In deference to Swope’s convalescent status, they rode in the press car to the police station, though this was only a matter of backing up a hundred feet or so and pulling into a different parking spot. Inside, they found Dr. Porble was not languishing in the lockup. On the contrary, he was sitting at Chief Ottermole’s desk with Edmund on his lap, a cup of coffee at his elbow, and a great many file folders sorted into piles in front of him.

“Morning, Peter,” he said rather absently, with his eyes on the files.

“Hi, Phil,” Shandy replied. “Been promoted to trusty?”

“I’m just trying to organize a more efficient filing system so Ottermole won’t get stuck with so much unnecessary paperwork. It’s utterly ridiculous the way this town overworks its grossly underpaid employees. I’m going to have something to say about the matter at town meeting, I can tell you.”

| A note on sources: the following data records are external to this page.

==> src/rtl/rect_rasterizer_if.sv <==
// Pixel-write stream from the rasterizer to the frame-buffer writer.
interface rect_rasterizer_if #(
    parameter int unsigned X_W     = 9,
    parameter int unsigned Y_W     = 8,
    parameter int unsigned COLOR_W = 3
);
    logic               pix_valid;
    logic               pix_ready;
    logic [X_W-1:0]     x_stream;
    logic [Y_W-1:0]     y_stream;
    logic [COLOR_W-1:0] color_stream;

    modport master (
        output pix_valid, x_stream, y_stream, color_stream,
        input  pix_ready
    );

    modport slave (
        input  pix_valid, x_stream, y_stream, color_stream,
        output pix_ready
    );
endinterface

“You have my wholehearted approval and support. Where’s the chief?”

“Ottermole got called out on a robbery. Somebody’s broken into the turkey-farm kitchen and stolen six turkey pies.”

“Great Scot, he’s not going to arrest a fox?”

“A fox wouldn’t have swiped six plastic knives and forks to eat the pies with. Ottermole pounced on that clue right away. He just phoned in to say he’s traced the miscreant through tracks in the snow and will be effecting a collar, so would I kindly hide the comic books under the cot mattress to make the lockup look more official?”

“Comic books?”

“Yes, his boys insisted on bringing them down for me to read when they found out I’m a librarian. They had them all arranged in alphabetical order. Refreshing to find there are still youngsters around who know their ABC’s. I hadn’t seen Superman for something like forty-five years. He doesn’t seem to have changed a great deal, though I’ll admit my memory’s unclear on the details. How’s Helen making out at the library?”